## config.mk

```make
export PLATFORM = sky130hd
export DESIGN_NAME = majority_sampler_rx
export DESIGN_NICKNAME = d
export VERILOG_FILES = /design/src/rtl/majority_sampler_rx.sv
export SDC_FILE = /design/constraint.sdc
export NUM_CORES = 1
export LEC_CHECK = 0
export ABC_AREA = 1
export ABC_CLOCK_PERIOD_IN_PS = 2100
export BUFFER_PORTS_ARGS = -buffer_cell sky130_fd_sc_hd__clkbuf_2
export CORE_AREA = 4 4 60 48
export CTS_CLUSTER_DIAMETER = 200
export DETAILED_ROUTE_END_ITERATION = 10
export DIE_AREA = 0 0 64 52
export PLACE_DENSITY = 0.74
export SETUP_SLACK_MARGIN = 0.5
export SYNTH_ARGS = -nofsm -noshare
export SYNTH_HDL_FRONTEND = slang
export SYNTH_SLANG_ARGS = --single-unit
```

## constraint.sdc

```tcl
create_clock -name i_clk -period 2.1 [get_ports i_clk]
set_input_delay 0.105 -clock i_clk [delete_from_list [all_inputs] [get_ports i_clk]]
set_output_delay 0.105 -clock i_clk [all_outputs]
set_load 0.01 [all_outputs]
```

## src/rtl/majority_sampler_rx.sv

```systemverilog
// Oversampling UART bit detector: synchronises the serial line, finds the start edge,
// majority-votes a centred window of samples per bit cell and flags noise, false starts and stop errors.
module majority_sampler_rx #(
    parameter int SAMPLES     = 16,
    parameter int WINDOW      = 3,
    parameter int FRAME_BITS  = 10,
    parameter int SYNC_STAGES = 2
) (
    input  logic                          i_clk,
    input  logic                          i_rst,
    input  logic                          i_data,
    input  logic                          i_baudclk,
    output logic                          o_valid,
    output logic                          o_bit,
    output logic [$clog2(FRAME_BITS)-1:0] o_bitindex,
    output logic                          o_onedetected,
    output logic                          o_zerodetected,
    output logic                          o_noise,
    output logic                          o_false_start,
    output logic                          o_frame_err,
    output logic                          o_busy
);

    localparam int TW     = $clog2(SAMPLES);
    localparam int BW     = $clog2(FRAME_BITS);
    localparam int CW     = $clog2(WINDOW + 1);
    localparam int WSTART = SAMPLES / 2 - WINDOW / 2;
    localparam int WEND   = WSTART + WINDOW - 1;

    typedef enum logic [1:0] {S_IDLE, S_START, S_DATA} state_t;

    logic [SYNC_STAGES-1:0] r_sync;
    state_t                 r_state;
    state_t                 w_state_nxt;
    logic                   r_prev;
    logic [TW-1:0]          r_tick;
    logic [BW-1:0]          r_bitcnt;
    logic [WINDOW-1:0]      r_win;

    logic                   r_valid, r_bit, r_one, r_zero, r_noise, r_fs, r_ferr;
    logic [BW-1:0]          r_idx;

    logic                   w_s;
    logic [TW-1:0]          w_tick_nxt;
    logic                   w_wrap, w_in_win, w_wend, w_last;
    logic [WINDOW-1:0]      w_win_full;
    logic [CW-1:0]          w_ones;
    logic                   w_maj, w_dec, w_fs, w_ferr;

    assign w_s        = r_sync[SYNC_STAGES-1];
    assign w_tick_nxt = (r_tick == TW'(SAMPLES - 1)) ? '0 : r_tick + TW'(1);
    assign w_wrap     = (w_tick_nxt == '0);
    assign w_in_win   = (w_tick_nxt >= TW'(WSTART)) && (w_tick_nxt <= TW'(WEND));
    assign w_wend     = (w_tick_nxt == TW'(WEND));
    assign w_last     = (r_bitcnt == BW'(FRAME_BITS - 1));
    // The vote includes the sample arriving on the WEND tick itself.
    assign w_win_full = WINDOW'({r_win, w_s});

    always_comb begin
        w_ones = '0;
        for (int i = 0; i < WINDOW; i++) begin
            w_ones = w_ones + CW'(w_win_full[i]);
        end
    end

    assign w_maj = (({1'b0, w_ones}) << 1) > (CW + 1)'(WINDOW);

    always_ff @(posedge i_clk) begin
        if (i_rst) begin
            r_sync <= '1;
        end else begin
            r_sync <= {r_sync[SYNC_STAGES-2:0], i_data};
        end
    end

    always_ff @(posedge i_clk) begin
        if (i_rst) begin
            r_state  <= S_IDLE;
            r_prev   <= 1'b1;
            r_tick   <= '0;
            r_bitcnt <= '0;
            r_win    <= '0;
        end else if (i_baudclk) begin
            r_state <= w_state_nxt;
            if (r_state == S_IDLE) begin
                r_prev   <= w_s;
                r_tick   <= '0;
                r_bitcnt <= '0;
            end else begin
                r_tick <= w_tick_nxt;
                if (w_wrap) r_bitcnt <= r_bitcnt + BW'(1);
                if (w_in_win) r_win <= w_win_full;
                // A false start re-arms edge hunting; a stop exit leaves prev tracking the line.
                if (w_state_nxt == S_IDLE) r_prev <= (r_state == S_START) ? 1'b1 : w_s;
            end
        end
    end

    always_comb begin
        w_state_nxt = r_state;
        if (i_baudclk) begin
            case (r_state)
                S_IDLE:  if (!w_s && r_prev) w_state_nxt = S_START;
                S_START: if (w_wend) w_state_nxt = w_maj ? S_IDLE : S_DATA;
                S_DATA:  if (w_wend && w_last) w_state_nxt = S_IDLE;
                default: w_state_nxt = S_IDLE;
            endcase
        end
    end

    always_comb begin
        w_dec  = i_baudclk && w_wend &&
                 ((r_state == S_DATA) || ((r_state == S_START) && !w_maj));
        w_fs   = i_baudclk && w_wend && (r_state == S_START) && w_maj;
        w_ferr = i_baudclk && w_wend && (r_state == S_DATA) && w_last && !w_maj;
    end

    always_ff @(posedge i_clk) begin
        if (i_rst) begin
            r_valid <= 1'b0;
            r_bit   <= 1'b0;
            r_idx   <= '0;
            r_one   <= 1'b0;
            r_zero  <= 1'b0;
            r_noise <= 1'b0;
            r_fs    <= 1'b0;
            r_ferr  <= 1'b0;
        end else begin
            r_valid <= w_dec;
            r_one   <= w_dec && (w_ones == CW'(WINDOW));
            r_zero  <= w_dec && (w_ones == '0);
            r_noise <= w_dec && (w_ones != CW'(WINDOW)) && (w_ones != '0);
            r_fs    <= w_fs;
            r_ferr  <= w_ferr;
            if (w_dec) begin
                r_bit <= w_maj;
                r_idx <= r_bitcnt;
            end
        end
    end

    assign o_valid        = r_valid;
    assign o_bit          = r_bit;
    assign o_bitindex     = r_idx;
    assign o_onedetected  = r_one;
    assign o_zerodetected = r_zero;
    assign o_noise        = r_noise;
    assign o_false_start  = r_fs;
    assign o_frame_err    = r_ferr;
    assign o_busy         = (r_state != S_IDLE);

endmodule

```

==> impl_metrics.tcl <==
set metrics [dict create \
    status "complete, no violations" \
    dr.pass1.iters 5 \
    cp-start-kind "register" \
    drive_gt1_share_pct 33.87 \
    yosysMostFrequentCell "nand2_1" \
    tritoncts "yes" \
    synth-seq-cells 26 \
    cts-root-buf "clkbuf_4" \
    grt_pass1_vias 981 \
    max_slew_margin_pct 75.23 \
    tightest_slew_ns 0.3702 \
    nets 197 \
    setup_violations 0 \
    power.leakage_nw 0.6881 \
    grt.overflow.total 0 \
    antenna_found_initial 0 \
    synthTopCellsByCount "30 x nand2_1, 26 x dfxtp_1, 23 x inv_1, 17 x nand3_1, 14 x a21oi_1" \
    rows 15 \
    core_mm2 0.002271 \
    p_total_mw 0.9223 \
    syn_area_per_cell_um2 7.722 \
    synth_nets 167 \
    fin_crit_ns 1.636 \
    num_vias 1155 \
    power_density_mw_per_mm2 593.1 \
    rsz0062_at_grt "true" \
    synth_area_leaders "dfxtp_1 43%, nand2_1 9.3%, inv_1 7.1%" \
    fin_crit_sh_pct 77.88 \
    die_h_um 52 \
    synth_flop_cell "dfxtp_1" \
    cts.sinks 26 \
    drc 0 \
    setup.worst_path.end_class "register" \
    insertion_delay_ns 0.33 \
    yosys.area.top_type "dfxtp_1" \
    numCtsBuffers 3 \
    slew_viol_final 0 \
    viasPerCell 5.250 \
    ir_drop_mv 0.4086 \
    synth_edf_count 0 \
    fin_skew_ns 0.01227 \
    critPathArrivalTime_ns 1.86 \
    synthCells 157 \
    dieArea_mm2 0.003328 \
    avgRoutedWirePerCell_um 13.25 \
    grt_pass1_wl_um 4692 \
    hpwl_um 1753 \
    async_reset_ff_share_pct 0 \
    areaGrowthSynthToFinish_pct 28.28 \
    fmax_mhz 611.4 \
    die_w_um 64 \
    netlist.area_leader.share_pct 42.93 \
    track_usage_pct 18.55 \
    ys_seq_area_share_pct 42.93 \
    htreeDepth 1 \
    syn-cell-area_mm2 0.001212 \
    drv_cap 0 \
    antenna_cells 0 \
    worstSetupPathType "reg2reg" \
    synth_cell_type_count 26 \
    wirelength_um 2914 \
    synth_warnings 0 \
    n_fill_cell 175 \
    hold_violations 0 \
    critPathRequiredTime_ns 2.33 \
    worstPathMaxFanout 4 \
    gp_congestion 0.8512 \
    ant_nets 0 \
    boundaryPins 16 \
    clockBufferDepth 2 \
    portBuffers 15 \
    clkSlewWorstSetupHoldPaths_ns 0.15 \
    grt_max_degree 16 \
    initial_core_util_pct 53.39 \
    tns_ns 0 \
    hp-class "in2reg" \
    drtIter0Drc 63 \
]
sequential cells by signal (all words and copies together), names as in the netlist, 2 cells and up:
| register | count |
|---|---|
| r_state | 2 |
| r_tick | 4 |
| r_win | 2 |
| r_bitcnt | 4 |
| o_bitindex | 4 |
| r_sync | 2 |
where the power goes:
| group | total [mW] | internal, mW | switching, mW |
|---|---|---|---|
| Combinational | 0.0696 | 0.0227 | 0.0470 |
| Sequential | 0.504 | 0.498 | 0.00612 |
| Clock | 0.349 | 0.193 | 0.155 |
| Total | 0.922 | 0.714 | 0.208 |
cells in the final DEF (no fill, tap or decap), drive strengths merged, types with 2 or more instances in the layout:
cell    count
nor2       16
a211oi      2
o21ai       8
nor3        2
ha          5
nand3      17
clkbuf     18
nand4       2
dfxtp      26
nand2      32
or2         3
a21oi      14
inv        25
buf        10
timing repair:
item | 4_1_cts | 5_1_grt
hold endpoints to repair | 1 | 0
pin swaps | 7 | 15
resized for setup | 13 | 19
buffers inserted | 8 | 2
endpoints found under the setup margin | 11 | 15
hold buffers | 1 | 0
through the flow:
stage	instances	hold WS [ns]	area [um2]	util, %	setup slack (ns)
2_1_floorplan	157	0.1771	1212	-	0.5497
3_3_place_gp	205	0.2910	1326	58.40	0.4669
3_5_place_dp	205	0.2943	1326	58.40	0.3703
4_1_cts	218	0.04162	1491	65.67	0.4627
5_1_grt	220	0.05408	1555	68.48	0.3908
6_report	220	0.05942	1555	68.48	0.4645
logic make-up (layout without fill, tap and decap cells):
kind of cell,Yosys count,count (layout),share of synthesized area [%]
xor+xnor,1,1,0.7225
buf+inv,26,55,8.049
simple gates,74,74,30.86
fa+ha+maj,6,6,6.811
flops,26,26,42.93
compound gates,24,24,10.63
worst paths after layout:
| kind | startpoint | endpoint | slack, ns | depth (start not counted) |
|---|---|---|---|---|
| hold / removal | i_baudclk | r_tick[0] | 0.06 | 2 |
| hold reg to reg | r_sync[0] | r_sync[1] | 0.44 | 1 |
| setup / recovery | r_tick[0] | r_prev | 0.46 | 11 |
| setup reg to reg | r_tick[0] | r_prev | 0.46 | 11 |
critical path, cell delays in order, from the launching register on:
cell	delay [ns]
dfxtp_4	0.40
ha_4	0.17
inv_2	0.06
nand2_2	0.06
nand2_2	0.07
nand3_2	0.08
nor2_4	0.13
inv_4	0.07
a21oi_2	0.19
nand3_2	0.12
nand3_1	0.09
nand3_1	0.09
layout make-up:
cell class / instances / area, um2 / area share, %
clock buffer: 3 / 22.52 / 1.448
clock inverter: 1 / 30.03 / 1.931
inverter: 25 / 98.84 / 6.356
multi-input combinational: 105 / 666.9 / 42.88
sequential: 26 / 530.5 / 34.11
tap: 34 / 42.54 / 2.735
timing repair buffer: 26 / 163.9 / 10.54
per-layer routing:
layer	GRT usage, %	wire length (um)
met5	0	0
met4	5.735	98
met3	5.400	226
met2	29.85	1301
met1	24.01	1287
No activity file was read; power rests on OpenSTA's default activity.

──────────────────────────────

Only one stretch of the data above is needed. Restate it word for word, from the line containing "tightest_slew_ns 0.3702 \" through the line containing "ir_drop_mv 0.4086 \", both ends included.

    tightest_slew_ns 0.3702 \
    nets 197 \
    setup_violations 0 \
    power.leakage_nw 0.6881 \
    grt.overflow.total 0 \
    antenna_found_initial 0 \
    synthTopCellsByCount "30 x nand2_1, 26 x dfxtp_1, 23 x inv_1, 17 x nand3_1, 14 x a21oi_1" \
    rows 15 \
    core_mm2 0.002271 \
    p_total_mw 0.9223 \
    syn_area_per_cell_um2 7.722 \
    synth_nets 167 \
    fin_crit_ns 1.636 \
    num_vias 1155 \
    power_density_mw_per_mm2 593.1 \
    rsz0062_at_grt "true" \
    synth_area_leaders "dfxtp_1 43%, nand2_1 9.3%, inv_1 7.1%" \
    fin_crit_sh_pct 77.88 \
    die_h_um 52 \
    synth_flop_cell "dfxtp_1" \
    cts.sinks 26 \
    drc 0 \
    setup.worst_path.end_class "register" \
    insertion_delay_ns 0.33 \
    yosys.area.top_type "dfxtp_1" \
    numCtsBuffers 3 \
    slew_viol_final 0 \
    viasPerCell 5.250 \
    ir_drop_mv 0.4086 \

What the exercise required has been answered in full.